Illnesses Associated with Non-Point Source Contamination of Recreational Water and Potential New Management Tactics to Minimize Health Risk
recreational water management , non-point source contamination , predictive modelling , quantitative microbial risk assessment (QMRA)
The timely and accurate detection of contamination events that may pose a risk to public health is a critical aspect of recreational water management. Currently, regular microbial monitoring of fecal indicator bacteria species Escherichia coli and Enterococcus is standard procedure for detecting changes in water quality and establishing the need to implement beach advisories or closures. In locations where predominant sources of pollution are those originating from agricultural or urban runoff as well as other animal waste however, the detection of these fecal indicator bacteria species may not consistently or accurately predict the presence of a human health risk. Furthermore, factors such as increased precipitation, elevated temperatures and more frequent extreme weather events associated with climate change will likely result in the increased prevalence of these types of contamination events and the need for them to be more immediately addressed in water management. A review of literature addressing recreational water management strategies and microbial monitoring procedures has been conducted in order to establish current knowledge gaps in the field, opportunities for future research, as well as potential alterations of the current management system that may be able to provide more effective public health protection.
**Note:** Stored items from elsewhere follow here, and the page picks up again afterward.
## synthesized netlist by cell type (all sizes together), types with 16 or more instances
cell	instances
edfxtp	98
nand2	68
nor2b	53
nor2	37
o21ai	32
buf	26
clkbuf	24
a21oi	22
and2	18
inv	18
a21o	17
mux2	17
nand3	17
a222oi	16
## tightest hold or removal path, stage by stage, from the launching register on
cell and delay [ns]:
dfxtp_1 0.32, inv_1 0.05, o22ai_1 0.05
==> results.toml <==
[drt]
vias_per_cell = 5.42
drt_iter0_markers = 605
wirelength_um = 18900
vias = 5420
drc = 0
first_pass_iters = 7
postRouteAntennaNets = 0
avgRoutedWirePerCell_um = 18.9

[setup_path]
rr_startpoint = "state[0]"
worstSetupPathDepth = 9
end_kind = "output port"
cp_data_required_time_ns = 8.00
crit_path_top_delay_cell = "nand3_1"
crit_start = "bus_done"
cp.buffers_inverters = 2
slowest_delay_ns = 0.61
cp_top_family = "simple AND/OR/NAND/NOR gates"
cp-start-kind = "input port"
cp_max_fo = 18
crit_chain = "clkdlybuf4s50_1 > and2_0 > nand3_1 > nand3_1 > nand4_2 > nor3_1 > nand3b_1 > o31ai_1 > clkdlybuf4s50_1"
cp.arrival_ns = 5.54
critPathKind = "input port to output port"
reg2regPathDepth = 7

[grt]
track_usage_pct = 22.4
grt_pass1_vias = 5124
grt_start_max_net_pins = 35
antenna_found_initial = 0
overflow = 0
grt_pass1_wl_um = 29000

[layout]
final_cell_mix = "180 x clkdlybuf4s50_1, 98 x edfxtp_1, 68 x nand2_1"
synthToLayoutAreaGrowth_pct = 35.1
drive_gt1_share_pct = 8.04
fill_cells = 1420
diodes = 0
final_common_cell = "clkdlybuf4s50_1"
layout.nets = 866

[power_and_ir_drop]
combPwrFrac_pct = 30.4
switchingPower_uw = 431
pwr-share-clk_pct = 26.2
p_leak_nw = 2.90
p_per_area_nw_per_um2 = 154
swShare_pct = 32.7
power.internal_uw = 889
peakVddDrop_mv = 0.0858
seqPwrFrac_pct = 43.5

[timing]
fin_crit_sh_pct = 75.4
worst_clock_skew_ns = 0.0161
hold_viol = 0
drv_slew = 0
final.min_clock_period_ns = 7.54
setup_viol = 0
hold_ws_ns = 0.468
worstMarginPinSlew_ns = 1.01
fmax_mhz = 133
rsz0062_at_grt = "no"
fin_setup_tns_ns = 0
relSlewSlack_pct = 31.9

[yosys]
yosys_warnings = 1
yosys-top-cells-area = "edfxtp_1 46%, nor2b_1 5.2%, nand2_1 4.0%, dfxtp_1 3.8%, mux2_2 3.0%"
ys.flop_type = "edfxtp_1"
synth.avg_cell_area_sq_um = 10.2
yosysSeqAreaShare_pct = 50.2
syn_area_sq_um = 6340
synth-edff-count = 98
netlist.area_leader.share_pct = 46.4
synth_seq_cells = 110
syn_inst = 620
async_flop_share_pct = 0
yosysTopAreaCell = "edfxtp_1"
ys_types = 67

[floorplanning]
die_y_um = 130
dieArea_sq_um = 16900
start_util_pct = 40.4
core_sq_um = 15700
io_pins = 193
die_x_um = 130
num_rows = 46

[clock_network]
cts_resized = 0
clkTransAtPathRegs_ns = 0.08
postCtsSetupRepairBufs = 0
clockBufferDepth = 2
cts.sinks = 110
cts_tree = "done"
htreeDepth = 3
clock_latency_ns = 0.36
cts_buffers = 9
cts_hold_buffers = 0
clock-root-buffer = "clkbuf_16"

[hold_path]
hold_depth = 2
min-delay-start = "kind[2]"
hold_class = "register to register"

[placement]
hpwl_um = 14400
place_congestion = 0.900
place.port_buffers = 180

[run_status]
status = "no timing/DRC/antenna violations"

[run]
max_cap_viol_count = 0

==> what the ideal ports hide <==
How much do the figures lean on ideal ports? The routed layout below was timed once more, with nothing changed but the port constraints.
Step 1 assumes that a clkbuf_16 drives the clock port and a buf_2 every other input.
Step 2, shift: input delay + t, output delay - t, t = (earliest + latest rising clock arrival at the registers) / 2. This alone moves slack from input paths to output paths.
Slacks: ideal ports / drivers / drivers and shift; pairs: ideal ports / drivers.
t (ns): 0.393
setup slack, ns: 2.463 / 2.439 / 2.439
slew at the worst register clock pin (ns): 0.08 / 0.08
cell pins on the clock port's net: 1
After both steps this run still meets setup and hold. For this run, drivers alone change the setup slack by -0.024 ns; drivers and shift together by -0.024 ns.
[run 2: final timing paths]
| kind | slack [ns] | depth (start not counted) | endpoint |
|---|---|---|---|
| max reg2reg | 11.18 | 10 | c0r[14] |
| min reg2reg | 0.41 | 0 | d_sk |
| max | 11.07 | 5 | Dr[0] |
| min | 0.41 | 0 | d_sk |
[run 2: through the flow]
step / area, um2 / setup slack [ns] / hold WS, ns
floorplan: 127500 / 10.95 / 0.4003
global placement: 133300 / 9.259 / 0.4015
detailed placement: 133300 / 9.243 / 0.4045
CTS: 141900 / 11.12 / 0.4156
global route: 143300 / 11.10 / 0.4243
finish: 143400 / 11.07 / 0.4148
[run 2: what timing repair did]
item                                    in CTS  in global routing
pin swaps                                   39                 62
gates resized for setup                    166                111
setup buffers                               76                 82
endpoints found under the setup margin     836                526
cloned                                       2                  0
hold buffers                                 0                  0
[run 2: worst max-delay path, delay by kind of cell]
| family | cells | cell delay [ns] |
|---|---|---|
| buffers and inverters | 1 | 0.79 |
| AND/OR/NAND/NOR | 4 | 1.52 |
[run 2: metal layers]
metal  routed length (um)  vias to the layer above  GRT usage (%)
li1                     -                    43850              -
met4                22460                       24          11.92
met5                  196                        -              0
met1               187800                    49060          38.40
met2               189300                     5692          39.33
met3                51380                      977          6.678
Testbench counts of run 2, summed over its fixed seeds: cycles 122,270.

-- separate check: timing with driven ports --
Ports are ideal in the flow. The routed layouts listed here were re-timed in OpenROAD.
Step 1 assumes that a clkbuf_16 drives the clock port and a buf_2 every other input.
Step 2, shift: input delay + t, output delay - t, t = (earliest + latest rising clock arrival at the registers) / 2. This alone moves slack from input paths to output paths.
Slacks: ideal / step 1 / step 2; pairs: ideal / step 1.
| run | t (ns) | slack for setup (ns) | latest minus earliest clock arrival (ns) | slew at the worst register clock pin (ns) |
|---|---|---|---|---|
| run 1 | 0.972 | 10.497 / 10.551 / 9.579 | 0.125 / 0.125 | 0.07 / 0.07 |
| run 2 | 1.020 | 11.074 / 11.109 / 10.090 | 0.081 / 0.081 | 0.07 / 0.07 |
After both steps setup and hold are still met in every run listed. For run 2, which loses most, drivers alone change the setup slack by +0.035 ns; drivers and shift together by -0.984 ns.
From an optimization exercise on the open Yosys and OpenROAD flow, aimed at small area, a short achievable clock period and few clock cycles; shortcuts taken in it are not production practice. Function was checked by simulation only, so behaviour that the tests miss may differ from the original. Power figures rest on the tool's default switching activity, not on a simulated workload.

// sic_engine
module sic_engine (
    input  wire         clk,
    input  wire         rst,
    input  wire         cmd_valid,
    output wire         cmd_ready,
    input  wire [31:0]  cmd_word,
    input  wire [63:0]  cmd_opnd,
    input  wire [127:0] cmd_iv,
    input  wire [7:0]   cmd_iv_len,
    input  wire [63:0]  cmd_in_len,
    input  wire [63:0]  cmd_out_cap,
    output reg          done,
    output reg  [63:0]  result,
    output reg  [2:0]   err,
    input  wire         in_valid,
    output wire         in_ready,
    input  wire [7:0]   in_data,
    output wire         out_valid,
    input  wire         out_ready,
    output wire [7:0]   out_data,
    output wire         bc_req_valid,
    input  wire         bc_req_ready,
    output reg  [1:0]   bc_req_op,
    output wire [127:0] bc_req_block,
    input  wire         bc_rsp_valid,
    input  wire         bc_rsp_err,
    input  wire [127:0] bc_rsp_data
);
    localparam [1:0] BC_PROCESS = 2'd0, BC_RESET = 2'd1, BC_INIT = 2'd2;
    localparam [2:0] E_OK = 3'd0, E_CONFIG = 3'd1, E_LENGTH = 3'd2,
  ...
Settings: LEC_CHECK=0, CAP_MARGIN=20, CORE_MARGIN=2, CORE_UTILIZATION=55, SLEW_MARGIN=20, TNS_END_PERCENT=0; clock period 10.0 ns.
standard.sh (not shown) runs the stock make flow with config.mk's settings and CLKGATE_MAP_FILE= SYNTH_SCRIPT=/design/flow/synth_recipe.tcl, a recipe that flattens the netlist after the stock synthesis.
==> flow/flow/run.sh <==
#!/bin/bash
# Own layout flow: the standard layout (standard.sh, standard synthesis
# unchanged), with a tighter setup-repair target for the resizer and the
# smallest buffer cell on the ports.  make's full output goes to
# standard_flow.log; each ORFS step keeps its own log under orfs/logs.
set -euo pipefail
cd "$(dirname "$0")/.."
bash standard.sh SETUP_SLACK_MARGIN=6.2 \
    'BUFFER_PORTS_ARGS=-buffer_cell sky130_fd_sc_hd__buf_1' \
    finish > standard_flow.log 2>&1
Testbench counts at the start, summed over its fixed seeds: cycles 76,932.
Next try:
--- a/flow/flow/run.sh
+++ b/flow/flow/run.sh
@@ -8 +8 @@
-bash standard.sh SETUP_SLACK_MARGIN=6.2 \
+bash standard.sh SETUP_SLACK_MARGIN=6.3 \
- CORE_UTILIZATION: 55 -> 65
After rerunning: Sequential cell count stays the same; non-clock buffer count is lower by 6; design area is lower by about 1.1%; clock-buffer cell count is higher by 3; register-to-register slack degrades by 550 ps; setup slack degrades by 520 ps; combinational power is higher by about 8%; global-route usage is higher by 10 points; total power is lower by 0.93%.


try-juniper:
sic_engine again, from the RTL that the note above started with.
export LEC_CHECK = 0
export CAP_MARGIN = 20
export CORE_MARGIN = 2
export CORE_UTILIZATION = 55
export SLEW_MARGIN = 20
export TNS_END_PERCENT = 0
create_clock -name core_clock -period 10.0 [get_ports {clk}]
==> flow/flow/run.sh <==
#!/bin/bash
# Own layout flow: the standard layout (standard.sh, standard synthesis
# unchanged), with a tighter setup-repair target for the resizer and the
# smallest buffer cell on the ports.  make's full output goes to
# standard_flow.log; each ORFS step keeps its own log under orfs/logs.
set -euo pipefail
cd "$(dirname "$0")/.."
bash standard.sh SETUP_SLACK_MARGIN=6.6 \
    'BUFFER_PORTS_ARGS=-buffer_cell sky130_fd_sc_hd__buf_1' \
    finish > standard_flow.log 2>&1
try-juniper: flow completed, timing, DRC and antenna clean
Testbench counts of try-juniper, summed over its fixed seeds: cycles 76,932.
Setup changes, try-juniper to try-onyx
diff --git a/flow/flow/run.sh b/flow/flow/run.sh
--- a/flow/flow/run.sh
+++ b/flow/flow/run.sh
@@ -8 +8 @@
-bash standard.sh SETUP_SLACK_MARGIN=6.6 \
+bash standard.sh SETUP_SLACK_MARGIN=6.4 \
Notes after the runs:
From try-onyx to try-juniper, area after synthesis did not move at all. Re starting utilization of the core area: no difference whatsoever between try-onyx and try-juniper. Combinational share of power of try-onyx is on par with try-juniper.
The inputs of try-zinc differ from those of try-onyx as listed below.
- CTS_CLUSTER_DIAMETER now 80, previously not set
- CTS_CLUSTER_SIZE now 22, previously not set
- CORE_UTILIZATION now 65, was 55
diff --git a/flow/flow/run.sh b/flow/flow/run.sh
--- a/flow/flow/run.sh
+++ b/flow/flow/run.sh
@@ -8 +8 @@
-bash standard.sh SETUP_SLACK_MARGIN=6.4 \
+bash standard.sh SETUP_SLACK_MARGIN=6.6 \
Finished, but not clean: try-zinc, with max-capacitance violations, max-slew violations.
try-onyx finished every step from synthesis to the final layout, and the layout passed the timing, DRC and antenna checks.
try-onyx ended up with result[35] as its capture point of the worst path; try-zinc ended up with s_idle.
Compared with try-onyx, try-zinc shows a higher overall fraction of global-route tracks in use.
~same flip-flop and latch power in try-onyx and try-zinc
The setup slack of the critical path after layout of try-zinc falls short of that of try-onyx by 1.17 ns.
In the tables for try-onyx and try-zinc, clock power reads lower with try-zinc.
try-zinc can be clocked slower than try-onyx.

-- what the ideal ports hide --
Ports are ideal in the flow. The routed layouts listed here were re-timed in OpenROAD. Step 1 sets driving cells, clkbuf_16 on the clock port and buf_2 on the other inputs (assumed; they add their load-dependent delay and slew). Step 2 adds t to the input delays and takes it off the output delays; t is the mean of the earliest and latest rising clock arrival at the registers after step 1. Input paths then give back, and output paths get back, about the clock's delay inside the block. Three values: no drivers, after step 1, after step 2; two values: the first two.
| run | shift t [ns] | setup WS [ns] | worst data-port slew with drivers (ns) |
|---|---|---|---|
| the first run of note 1 | 0.667 | 6.053 / 6.079 / 5.421 | 0.12 |
| the second run of note 1 | 0.685 | 5.533 / 5.533 / 5.245 | 0.16 |
| try-juniper | 0.665 | 6.095 / 6.095 / 5.456 | 0.13 |
| try-onyx | 0.665 | 6.095 / 6.095 / 5.456 | 0.13 |
| try-zinc | 0.692 | 4.921 / 4.921 / 4.921 | 0.15 |
Background: an optimization exercise with open tools, aiming at small area, a short achievable clock period and few clock cycles per item. Do not read the settings as production practice. RTL that was checked went through simulation tests only; none was proved equivalent to the original. Power is estimated from default activity; no workload was simulated.

Design ad983x_core, start of the top module:
module ad983x_core (
    input  wire        clk,
    input  wire        rst,                 
    input  wire        cmd_valid,
    output reg         cmd_ready,
    input  wire [63:0] cmd,
    output reg         res_valid,
    output reg  [3:0]  res_code,
    output reg  [7:0]  res_err,
    output reg         sel_n,
    output reg         rst_line,
    output reg         xfer_req,
    output reg  [15:0] xfer_word,
    input  wire        xfer_ack,
    input  wire        xfer_fail,
    input  wire [7:0]  xfer_code
);
Settings: LEC_CHECK=0, CAP_MARGIN=20, CORE_MARGIN=2, CORE_UTILIZATION=65, CTS_BUF_LIST=sky130_fd_sc_hd__clkbuf_4 sky130_fd_sc_hd__clkbuf_8, SLEW_MARGIN=20; clock period 10.0 ns.
standard.sh (not shown) runs the stock make flow with config.mk's settings and CLKGATE_MAP_FILE= SYNTH_SCRIPT=/design/flow/synth_recipe.tcl, a recipe that flattens the netlist after the stock synthesis.
==> flow/flow/run.sh <==
#!/bin/bash
# Standard layout, with timing repair aiming further below the clock period
# and plain buffers on the ports.
set -euo pipefail
export SETUP_SLACK_MARGIN=7.0
export BUFFER_PORTS_ARGS="-buffer_cell sky130_fd_sc_hd__buf_1"
bash standard.sh > standard_flow.log 2>&1
Edit:
--- a/flow/design.v
+++ b/flow/design.v
@@ -188,33 +188,31 @@
             dspec     <= 1'b0;
             duse      <= 1'b0;
         end else begin
             pv        <= cmd_valid && !accept;
             cmd_ready <= idle_nx && cmd_valid && !accept;
             res_valid <= 1'b0;
             if (dload && cmd_valid && !accept)
                 dspec <= 1'b1;
-            if (cmd_ready) begin
-                case (op)
-                    OP_INIT:            xfer_word <= 16'h0100;
-                    OP_FREQ, OP_FREQW:  xfer_word <= shadow | 16'h2000;
-                    OP_PHASE:           xfer_word <= {2'b11, csel[0], 1'b0, cmd[11:0]};
-                    default:            xfer_word <= sh_new;
-                endcase
-            end
             if (accept) begin
                 dspec     <= 1'b0;
                 res_valid <= refuse;
                 res_code  <= rcode;
                 widx      <= 2'd0;
                 ch        <= csel[0];
                 is_init   <= (op == OP_INIT);
                 nw4       <= (op == OP_FREQ) || (op == OP_FREQW);
                 rcnt      <= 3'd0;
+                case (op)
+                    OP_INIT:            xfer_word <= 16'h0100;
+                    OP_FREQ, OP_FREQW:  xfer_word <= shadow | 16'h2000;
+                    OP_PHASE:           xfer_word <= {2'b11, csel[0], 1'b0, cmd[11:0]};
+                    default:            xfer_word <= sh_new;
+                endcase
                 if (!refuse) begin
                     case (op)
                         OP_INIT: begin
                             ref_hz    <= cmd[31:0];
                             shb       <= 6'd0;
                             inited    <= 1'b1;
                             desync    <= 1'b0;
                             rst_line  <= 1'b1;
The new run completed without violations.
Non-clock buffer count went down by 12.
Die area went down slightly.
Power went down by a few percent.
Global-route usage went up by 2.1 points.
Area after synthesis went down slightly.
Testbench counts after the change, summed over its fixed seeds: cycles 64,969, commands 3,208.
No functional check of the RTL was part of the first run of this note.
Source: an optimization exercise on an open RTL-to-GDS flow (aim: small area). Production flows keep margins and buffers that such runs may drop. Only simulation tests tie the RTL to the original design; equivalence was not proved. Power figures rest on the tool's default switching activity, not on a simulated workload.

job 2676:
## hoper_core
module hoper_core (
    input             clk,
    input             rst,
    input             op_we,
    input      [3:0]  op_in,
    input      [7:0]  b_in,
    input      [7:0]  cmd_in,
    input      [7:0]  seq_in,
    input      [8:0]  n_in,
    input             dev_found,
    input             cfg_we,
    input      [3:0]  cfg_addr,
    input      [31:0] cfg_wdata,
    input             din_valid,
    input      [7:0]  din,
    output            din_ready,
    output            tx_valid,
    output     [7:0]  tx_data,
    output            tx_last,
    input             tx_ready,
    output            t_req,
    output     [2:0]  t_call,
    output     [31:0] t_baud,
    output            t_dtr,
    output            t_rts,
    input             t_ack,
    input             t_fault,
    input      [6:0]  t_rxcnt,
    input             ms_tick,
    output            busy,
    output            done,
    output     [2:0]  result,
    output     [3:0]  op_o,
    output     [15:0] crc_o,
    output     [7:0]  seq_o,
    output     [8:0]  pktlen_o,
    output            valid_o,
    output     [6:0]  rxcnt_o,
    output     [3:0]  nb_o,
  ...
clock: 10.0 ns
lec_check: 0
cap_margin: 20
core_margin: 2
core_utilization: 70
cts_buf_list: sky130_fd_sc_hd__clkbuf_2 sky130_fd_sc_hd__clkbuf_4
cts_cluster_size: 30
slew_margin: 20
run.sh (not shown) runs the stock make flow with config.mk's settings and CLKGATE_MAP_FILE= SYNTH_SCRIPT=/design/flow/synth_recipe.tcl, a recipe that flattens the netlist after the stock synthesis.
Input changes introduced in job 3233 (baseline for comparison: job 2676):
- CTS_CLUSTER_SIZE: 30 -> unset
- CORE_UTILIZATION: 70 -> 40
- CTS_BUF_LIST: sky130_fd_sc_hd__clkbuf_2 sky130_fd_sc_hd__clkbuf_4 -> unset
==> flow/flow/run.sh (new file) <==
#!/bin/bash
# Own layout flow: the standard synthesis, an area re-mapping of its
# combinational logic (registers untouched), then the standard layout with
# the smallest buffer on the ports.
set -euo pipefail
W=$(pwd)
R=$W/orfs/results/$FLOW_PLATFORM/hoper_core/base
LIB=$FLOW_HOME/platforms/$FLOW_PLATFORM/lib/sky130_fd_sc_hd__tt_025C_1v80.lib

bash standard.sh synth > $W/log_synth.txt 2>&1

cp $R/1_2_yosys.v $W/std_1_2_yosys.v
REMAP_LIB=$LIB REMAP_IN=$W/std_1_2_yosys.v REMAP_OUT=$W/remap.v REMAP_ABC=$W/flow/remap.abc \
  yosys -c $W/flow/remap.tcl > $W/log_remap.txt 2>&1
cp $W/remap.v $R/1_2_yosys.v
touch $R/1_2_yosys.v

export BUFFER_PORTS_ARGS="-buffer_cell sky130_fd_sc_hd__buf_1"
bash standard.sh finish > $W/log_finish.txt 2>&1
==> flow/flow/remap.abc (new file) <==
&get -n
&st
&dch
&nf -R 1000
&put
==> flow/flow/remap.tcl (new file) <==
# Re-map the combinational logic of the standard synthesis netlist for area.
# Flip-flops (and tie cells) are kept as they are: same instances, names and cells.
yosys -import
set lib $::env(REMAP_LIB)
read_liberty -ignore_miss_func $lib
read_verilog $::env(REMAP_IN)
hierarchy -top $::env(FLOW_TOP)
blackbox sky130_fd_sc_hd__*df* sky130_fd_sc_hd__conb_1
flatten -noscopeinfo
yosys rename -hide w:*.*
opt_clean -purge
tee -o $::env(REMAP_OUT).before.txt stat -liberty $lib
abc -script $::env(REMAP_ABC) -liberty $lib -dont_use sky130_fd_sc_hd__lpflow_* -dont_use sky130_fd_sc_hd__probe*
opt_clean -purge
hilomap -singleton -hicell sky130_fd_sc_hd__conb_1 HI -locell sky130_fd_sc_hd__conb_1 LO
insbuf -buf sky130_fd_sc_hd__buf_1 A X
splitnets
opt_clean -purge
check
tee -o $::env(REMAP_OUT).after.txt stat -liberty $lib
write_verilog -noattr -nohex -nodec $::env(REMAP_OUT)
==> flow/standard.sh (new file) <==
#!/bin/bash
# synth_recipe.tcl (not shown) runs the flow's synth.tcl, then flattens the netlist and writes it again
# the make line also repeats each setting of config.mk as NAME=value (left out here)
make -C /OpenROAD-flow-scripts/flow DESIGN_CONFIG=/design/flow/config.mk WORK_HOME=/design/flow/orfs CLKGATE_MAP_FILE= SYNTH_SCRIPT=/design/flow/synth_recipe.tcl "${@:-finish}"
removed: flow/run.sh
--- outcome ---
- Against job 2676, job 3233 comes in 21 points lower on met1 global-route usage.
- Number of detailed-routing iterations run before antenna repair: job 3233 vs job 2676 down 2
- From job 2676 to job 3233 the numbers moved as follows: area of all placed cells without fillers now sits lower, data arrival at the endpoint of the critical path now sits lower, fmax now sits higher, multi-input combinational gate total now sits lower.
- A startpoint of the worst setup timing path of sph$_SDFFCE_PP1P_ is what job 2676 shows, while st[0]$_SDFFE_PP0P_ belongs to job 3233.
- Job 3233 closes out successfully: all stages finished, all timing, DRC and antenna checks passed.
- Per the final summary, job 2676 finished and its layout is clean on timing, DRC and antenna.
Source: an optimization exercise on an open RTL-to-GDS flow (aim: small area, a short achievable clock period and few clock cycles). Production flows keep margins and buffers that such runs may drop.
Only simulation tests tie the RTL to the original design; equivalence was not proved.
Power is estimated from default activity; no workload was simulated.

## godmr_core
module godmr_core (
    input  wire        clk,
    input  wire        rst,           
    input  wire        req_valid,
    input  wire        req_write,
    input  wire [1:0]  req_size,      
    input  wire [11:0] req_addr,
    input  wire [31:0] req_wdata,
    output reg         resp_valid,
    output reg         resp_err,
    output reg  [31:0] resp_rdata,
    output wire [15:0] qr_code,       
    input  wire        qr_ok          
);
    reg [2:0]   status_err;
    reg [8:0]   crc9;
    reg [15:0]  crc16;
    reg [31:0]  crc32;
    reg [15:0]  sync_hi;
    reg [31:0]  sync_lo;
    reg [15:0]  emb_code;
    reg [7:0]   emb_len;
    reg [3:0]   emb_cc;
    reg [1:0]   emb_lcss;
    reg         emb_valid;
    reg [15:0]  wlen;
    reg [7:0]   b0 [0:52];
    reg [7:0]   b1 [0:52];
    reg [16:0]  wp;      
    reg [16:0]  fp;      
    function integer region;
        input integer k;
        begin
            if (k < 4)       region = 0;
            else if (k < 5)  region = 1;
            else if (k < 8)  region = 2;
            else if (k < 11) region = 3;
            else if (k < 12) region = 4;
            else if (k < 15) region = 5;
            else if (k < 16) region = 6;
            else if (k < 20) region = 7;
            else             region = 8 + (k - 20) / 4;
        end
    endfunction
    function integer flane;
        input integer k;
        begin
            case (k)
                4:  flane = 0;                
  ...
Size in the first run: ~1200 flip-flops, ~42000 um^2 of cells after synthesis.
clock: 5.0 ns
lec_check: 0
cap_margin: 20
core_margin: 2
core_utilization: 40
place_density: 0.6
setup_slack_margin: 2.3
slew_margin: 20
run.sh (not shown) runs the stock make flow with config.mk's settings and CLKGATE_MAP_FILE= SYNTH_SCRIPT=/design/flow/synth_recipe.tcl, a recipe that flattens the netlist after the stock synthesis.
Testbench counts at the start, summed over its fixed seeds: cycles 27,148.
Context: an optimization exercise on an open-source flow, tuned for small area and few clock cycles. The choices shown serve that exercise and are no tape-out recipe. The RTL was checked by simulation tests, not by an equivalence proof against the original design. No activity file was given, so power comes from the tool's default toggle rates. The clock port is modelled as an ideal driver; clocking choices that lean on that would not hold on a real chip.

==> standard.sh <==
#!/bin/bash
# synth_recipe.tcl (not shown) runs the flow's synth.tcl, then flattens the netlist and writes it again
# the make line also repeats each setting of config.mk as NAME=value (left out here)
make -C /OpenROAD-flow-scripts/flow DESIGN_CONFIG=/design/flow/config.mk WORK_HOME=/design/flow/orfs CLKGATE_MAP_FILE= SYNTH_SCRIPT=/design/flow/synth_recipe.tcl "${@:-finish}"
A number of limitations are associated with the reliance on indicator species detection to predict a public health risk. The establishment of additional or alternative species to monitor, as well as more efficient technologies to perform tests on water samples may eventually be able to address some of these issues. The incorporation of predictive modelling strategies into water management systems, which will allow beach managers to implement advisories or closures following likely contamination events prior to human exposure, may be an effective alternative to microbial monitoring, especially in locations where contamination results mainly from runoff and animal waste.